Standard VLOOKUP on unsorted data:
=VLOOKUP([@ID],Table2,2,FALSE)
Double VLOOKUP trick on sorted data:
=IF(VLOOKUP([@ID],Table2,1,TRUE)=[@ID],VLOOKUP([@ID],Table2,2,TRUE),NA())
The point of the double VLOOKUP trick is this:
- Standard VLOOKUPS on unsorted data are slow, because your VLOOKUP has to look at each item in turn until it finds a match. So on average, it looks at – and discounts – half the things in your lookup list before it finds that match.
- Binary searches are lightning fast. Because your data is sorted, they can start half way through the lookup list, and check if the item at that point is bigger or smaller than what they’re looking for. Meaning they can ditch half the list immediately, then look halfway through the remainder. And over and over, ditching half the list each time until they either find the item they are looking for, or rule out all items.

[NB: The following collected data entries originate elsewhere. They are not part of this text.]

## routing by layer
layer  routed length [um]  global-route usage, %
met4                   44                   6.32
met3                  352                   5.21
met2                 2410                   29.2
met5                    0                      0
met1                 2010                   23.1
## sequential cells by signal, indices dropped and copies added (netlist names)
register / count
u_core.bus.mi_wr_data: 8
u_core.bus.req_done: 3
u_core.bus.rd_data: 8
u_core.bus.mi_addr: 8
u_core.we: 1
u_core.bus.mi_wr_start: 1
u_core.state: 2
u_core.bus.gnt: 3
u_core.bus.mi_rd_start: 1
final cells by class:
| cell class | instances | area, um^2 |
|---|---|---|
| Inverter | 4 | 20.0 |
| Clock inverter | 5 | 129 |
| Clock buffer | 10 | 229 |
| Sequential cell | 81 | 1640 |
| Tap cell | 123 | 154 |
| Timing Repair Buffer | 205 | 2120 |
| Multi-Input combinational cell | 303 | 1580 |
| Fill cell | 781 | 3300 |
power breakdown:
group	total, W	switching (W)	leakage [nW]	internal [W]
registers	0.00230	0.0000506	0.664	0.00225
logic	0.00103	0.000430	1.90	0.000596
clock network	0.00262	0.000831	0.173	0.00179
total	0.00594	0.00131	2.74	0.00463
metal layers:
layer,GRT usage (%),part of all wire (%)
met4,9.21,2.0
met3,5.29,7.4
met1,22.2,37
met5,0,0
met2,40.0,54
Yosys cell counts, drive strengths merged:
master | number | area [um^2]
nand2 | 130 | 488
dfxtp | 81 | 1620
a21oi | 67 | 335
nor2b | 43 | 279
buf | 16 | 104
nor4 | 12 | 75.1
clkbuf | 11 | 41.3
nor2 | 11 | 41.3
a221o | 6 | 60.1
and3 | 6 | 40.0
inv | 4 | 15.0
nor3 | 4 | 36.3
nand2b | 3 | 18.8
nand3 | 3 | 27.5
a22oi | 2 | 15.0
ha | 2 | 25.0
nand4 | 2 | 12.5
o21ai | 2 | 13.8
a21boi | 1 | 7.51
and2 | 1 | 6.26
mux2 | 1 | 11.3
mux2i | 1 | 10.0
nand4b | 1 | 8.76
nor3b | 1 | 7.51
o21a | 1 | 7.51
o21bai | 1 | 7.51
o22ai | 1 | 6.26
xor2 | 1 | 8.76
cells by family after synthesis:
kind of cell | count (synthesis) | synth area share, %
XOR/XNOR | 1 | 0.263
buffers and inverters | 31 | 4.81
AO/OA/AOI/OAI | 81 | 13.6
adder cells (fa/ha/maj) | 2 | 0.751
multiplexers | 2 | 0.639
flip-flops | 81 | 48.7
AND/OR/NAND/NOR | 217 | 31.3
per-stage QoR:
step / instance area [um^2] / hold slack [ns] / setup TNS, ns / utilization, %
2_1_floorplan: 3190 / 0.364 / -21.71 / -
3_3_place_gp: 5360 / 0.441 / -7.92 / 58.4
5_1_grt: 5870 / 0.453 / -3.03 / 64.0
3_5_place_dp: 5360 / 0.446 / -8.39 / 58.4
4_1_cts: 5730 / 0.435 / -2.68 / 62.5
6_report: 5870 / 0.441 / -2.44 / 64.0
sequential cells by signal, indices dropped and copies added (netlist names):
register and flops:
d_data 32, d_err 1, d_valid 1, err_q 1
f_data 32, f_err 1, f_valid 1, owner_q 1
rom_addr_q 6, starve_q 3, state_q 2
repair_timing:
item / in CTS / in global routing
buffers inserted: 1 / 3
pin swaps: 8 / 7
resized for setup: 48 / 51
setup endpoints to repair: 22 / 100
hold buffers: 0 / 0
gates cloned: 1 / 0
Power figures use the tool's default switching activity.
### config.mk
export PLATFORM = sky130hd
export DESIGN_NAME = huffman_decoder
export DESIGN_NICKNAME = d
export VERILOG_FILES = /design/src/rtl/huffman_pkg.sv /design/src/rtl/huffman_code_table.sv /design/src/rtl/huffman_decoder.sv
export SDC_FILE = /design/constraint.sdc
export NUM_CORES = 1
export LEC_CHECK = 0
export BUFFER_PORTS_ARGS = -buffer_cell sky130_fd_sc_hd__buf_2
export CORE_MARGIN = 8
export CORE_UTILIZATION = 52
export DETAILED_ROUTE_END_ITERATION = 12
export HOLD_SLACK_MARGIN = 0.1
export PLACE_DENSITY = 0.74
export SYNTH_ARGS = -nofsm -noshare
export SYNTH_HDL_FRONTEND = slang
export SYNTH_HIERARCHICAL = 1
export SYNTH_SLANG_ARGS = --single-unit
### constraint.sdc
create_clock -name clock -period 5.5 [get_ports clock]
set_input_delay 0.55 -clock clock [delete_from_list [all_inputs] [get_ports clock]]
set_output_delay 0.55 -clock clock [all_outputs]
set_load 0.02 [all_outputs]
--- src/rtl/seg7_display_reader_pkg.sv ---
// seg7_pkg: glyph table shared by the display encoder and reader, the FSM
// state type and a one-hot helper.
package seg7_pkg;

    typedef logic [6:0] seg_t;   // {g,f,e,d,c,b,a}, active-high

    localparam seg_t SEG_0     = 7'h3F;
    localparam seg_t SEG_1     = 7'h06;
    localparam seg_t SEG_2     = 7'h5B;
    localparam seg_t SEG_3     = 7'h4F;
    localparam seg_t SEG_4     = 7'h66;
    localparam seg_t SEG_5     = 7'h6D;
    localparam seg_t SEG_6     = 7'h7D;
    localparam seg_t SEG_7     = 7'h07;
    localparam seg_t SEG_8     = 7'h7F;
    localparam seg_t SEG_9     = 7'h6F;
    localparam seg_t SEG_A     = 7'h77;
    localparam seg_t SEG_B     = 7'h7C;
    localparam seg_t SEG_C     = 7'h39;
    localparam seg_t SEG_D     = 7'h5E;
    localparam seg_t SEG_E     = 7'h79;
    localparam seg_t SEG_F     = 7'h71;
    localparam seg_t SEG_BLANK = 7'h00;

    typedef enum logic [1:0] {WAIT, DWELL, HELD} state_t;

    // Digit enables are zero-extended to 8 bits (NUM_DIGITS <= 8).
    function automatic logic is_onehot8(input logic [7:0] v);
        return (v != 8'd0) && ((v & (v - 8'd1)) == 8'd0);
    endfunction

endpackage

- VLOOKUP and MATCH will quite happily do a binary search for you. But for reasons known only to Microsoft, they offer an exciting plot-twist: if they don’t find what you’re looking for in the list, they return the closest match they can find to it, which happens to be the only thing left in the list when they’d divided it in half enough times. Only they don’t tell you its not an exact match. Phooey.
- Charles’ brilliant trick is to do two lightning-fast Binary searches – the first one simply looks for the closest match to your input term among the Lookup terms. If it’s an exact match with what you fed it, you know your lookup term is in the list. So now that you KNOW it’s there for sure, you kick off a second approximate match VLOOKUP, which will grab the corresponding value you want from the lookup table. Go read his blog for the specifics.
I’ve known about this for a while, but it’s only as I’m writing this up for the book that I’ve gained an appeciation of just how much faster Binary Searches – and the Double VLOOKUP trick that gets around Microsoft’s crap implementation of them – are, compared to unsorted/linear VLOOKUPs.
See for yourself:
That says that:
- At one extreme, if your lookup table has 10,000 things in it, the double VLOOKUP trick on sorted data is 28 times faster than the standard VLOOKUP on unsorted data
- At the other, if your lookup table has 1,000,000 things in it, the double VLOOKUP trick on sorted data is 3,600 times faster than the standard VLOOKUP on unsorted data
Kinda puts the ‘hassle’ of sorting your lookup table ascending into perspective, don’t it!